Gli  Etruschi

 

Introduzione

 

I) A partire dall’VIII sec. a.C. cominciano ad assumere un ruolo di primaria importanza, nella storia dell’Italia centrale (soprattutto nell’attuale Toscana), gli Etruschi, chiamati così dai Romani, mentre i Greci li chiamavano Tirreni. Alcuni studiosi li ritengono discendenti di un popolo  mediterraneo autoctono, residente nella parte orientale del mare e sopravvissuto all’invasione indoeuropea; altri pensano che siano venuti dall’Oriente attraverso il mare, oppure scendendo dalle Alpi; altri ancora credono ch’essi, pur essendo giunti da Oriente, si siano fusi con le popolazioni indigene incontrate in Italia, aventi una civiltà meno progredita: da ciò sarebbe nata un’originale civiltà aperta a influssi stranieri.
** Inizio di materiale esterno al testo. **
### src/hdl/swv_pkg.sv
// ---------------------------------------------------------------------------
// swv_pkg: shared definitions for the sliding window variance block
// Field widths, queue sizing, divider step size and the sample magnitude
// helper used by the front end.
// ---------------------------------------------------------------------------
package swv_pkg;

  // Payload field widths
  localparam int SAMPLE_W = 24;   // energy sample, signed Q12.12
  localparam int VAR_W    = 47;   // variance, unsigned Q23.24
  localparam int HELD_W   = 7;    // samples held in the window

  // Default window length
  localparam int DEF_WINDOW_DEPTH = 64;

  // Entries in the queue between front and back end
  localparam int QUEUE_DEPTH = 2;

  // Quotient bits resolved per divider cycle
  localparam int DIV_STEP_BITS = 8;

  // Magnitude of a signed sample; the most negative code maps to 2^23
  function automatic logic [SAMPLE_W-1:0] sample_mag(input logic signed [SAMPLE_W-1:0] s);
    logic [SAMPLE_W-1:0] m;
    m = s[SAMPLE_W-1] ? SAMPLE_W'(-s) : SAMPLE_W'(s);
    return m;
  endfunction

endpackage

### src/hdl/swv_ram.sv
// ---------------------------------------------------------------------------
// swv_ram: generic single write, single read RAM
// One write port and one read port, read data registered.
// ---------------------------------------------------------------------------
module swv_ram #(
  parameter  int WIDTH  = 24,
  parameter  int DEPTH  = 64,
  localparam int ADDR_W = $clog2(DEPTH)
) (
  input  logic              clk,
  input  logic              we,
  input  logic [ADDR_W-1:0] waddr,
  input  logic [WIDTH-1:0]  wdata,
  input  logic [ADDR_W-1:0] raddr,
  output logic [WIDTH-1:0]  rdata
);

  logic [WIDTH-1:0] mem [DEPTH];

  // Write port and registered read port
  always_ff @(posedge clk) begin
    if (we) begin
      mem[waddr] <= wdata;
    end
    rdata <= mem[raddr];
  end

endmodule

### src/hdl/swv_front.sv
// ---------------------------------------------------------------------------
// swv_front: sample intake and running sums
// Takes one sample per transaction, retires the oldest sample once the
// window is full, keeps the running sum and sum of squares, and pushes
// |sum|, sum of squares and the sample count into the queue.
// ---------------------------------------------------------------------------
module swv_front import swv_pkg::*; #(
  parameter  int WINDOW_DEPTH = DEF_WINDOW_DEPTH,
  localparam int PTR_W = $clog2(WINDOW_DEPTH),
  localparam int N_W   = $clog2(WINDOW_DEPTH + 1),
  localparam int MAG_W = SAMPLE_W + PTR_W,
  localparam int SQ_W  = 2 * SAMPLE_W - 1 + PTR_W
) (
  input  logic                       clk,
  input  logic                       rst,
  // sample channel
  input  logic                       in_valid,
  output logic                       in_ready,
  input  logic signed [SAMPLE_W-1:0] energy_sample,
  // queue write side
  output logic                       push,
  input  logic                       push_ready,
  output logic [MAG_W-1:0]           push_mag,
  output logic [SQ_W-1:0]            push_sq,
  output logic [N_W-1:0]             push_n
);

  localparam int SUM_W  = MAG_W + 1;
  localparam int PROD_W = 2 * SAMPLE_W - 1;

  typedef enum logic [2:0] {
    F_IDLE,
    F_SQ_NEW,
    F_SQ_OLD,
    F_UPDATE,
    F_PUSH
  } front_state_t;

  front_state_t              state;
  logic [PTR_W-1:0]          wp;
  logic [N_W-1:0]            fill;
  logic signed [SUM_W-1:0]   run_sum;
  logic [SQ_W-1:0]           run_sq;
  logic signed [SAMPLE_W-1:0] x;
  logic [PROD_W-1:0]         sq_new;
  logic [PROD_W-1:0]         sq_old;

  logic [SAMPLE_W-1:0]       old_raw;
  logic                      full;
  logic                      ram_we;
  logic [SAMPLE_W-1:0]       mul_in;
  logic [2*SAMPLE_W-1:0]     mul_out;
  logic signed [SUM_W-1:0]   sum_next;
  logic [SQ_W-1:0]           sq_next;

  assign full     = (fill == N_W'(WINDOW_DEPTH));
  assign in_ready = (state == F_IDLE);
  assign ram_we   = (state == F_UPDATE);

  // Sample ring; read address follows the write pointer so the oldest
  // sample is on the read port in the cycle after acceptance
  swv_ram #(
    .WIDTH (SAMPLE_W),
    .DEPTH (WINDOW_DEPTH)
  ) u_ring (
    .clk   (clk),
    .we    (ram_we),
    .waddr (wp),
    .wdata (x),
    .raddr (wp),
    .rdata (old_raw)
  );

  // Shared squaring multiplier: new sample first, then the retiring one
  always_comb begin
    mul_in  = (state == F_SQ_NEW) ? sample_mag(x) : sample_mag($signed(old_raw));
    mul_out = mul_in * mul_in;
  end

  // Running sum updates; the old sample only counts once the window is full
  always_comb begin
    sum_next = run_sum + SUM_W'(x);
    sq_next  = run_sq + SQ_W'(sq_new);
    if (full) begin
      sum_next = sum_next - SUM_W'($signed(old_raw));
      sq_next  = sq_next - SQ_W'(sq_old);
    end
  end

  // Queue payload straight from the registered sums
  always_comb begin
    push     = (state == F_PUSH);
    push_mag = run_sum[SUM_W-1] ? MAG_W'(-run_sum) : MAG_W'(run_sum);
    push_sq  = run_sq;
    push_n   = fill;
  end

  // Front end sequencer
  always_ff @(posedge clk) begin
    if (rst) begin
      state   <= F_IDLE;
      wp      <= '0;
      fill    <= '0;
      run_sum <= '0;
      run_sq  <= '0;
    end else begin
      case (state)
        F_IDLE: begin
          if (in_valid) begin
            x     <= energy_sample;
            state <= F_SQ_NEW;
          end
        end
        F_SQ_NEW: begin
          sq_new <= mul_out[PROD_W-1:0];
          state  <= F_SQ_OLD;
        end
        F_SQ_OLD: begin
          sq_old <= mul_out[PROD_W-1:0];
          state  <= F_UPDATE;
        end
        F_UPDATE: begin
          run_sum <= sum_next;
          run_sq  <= sq_next;
          if (!full) begin
            fill <= fill + N_W'(1);
          end
          if (wp == PTR_W'(WINDOW_DEPTH - 1)) begin
            wp <= '0;
          end else begin
            wp <= wp + PTR_W'(1);
          end
          state <= F_PUSH;
        end
        F_PUSH: begin
          if (push_ready) begin
            state <= F_IDLE;
          end
        end
        default: begin
          state <= F_IDLE;
        end
      endcase
    end
  end

endmodule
La difficoltà a stabilire l’origine di questo popolo è dovuta al fatto che la lingua etrusca, decifrata solo di recente, presenta ancora molti punti oscuri (per di più le 9.000 iscrizioni che ci sono pervenute sono quasi tutte di tipo funerario). La lingua etrusca, che si avvale di un alfabeto di origine greca (tracce del quale si ritroveranno, grazie agli etruschi, in numerosi popoli italici, inclusi i Latini) si differenzia nettamente da tutte le altre lingue conosciute.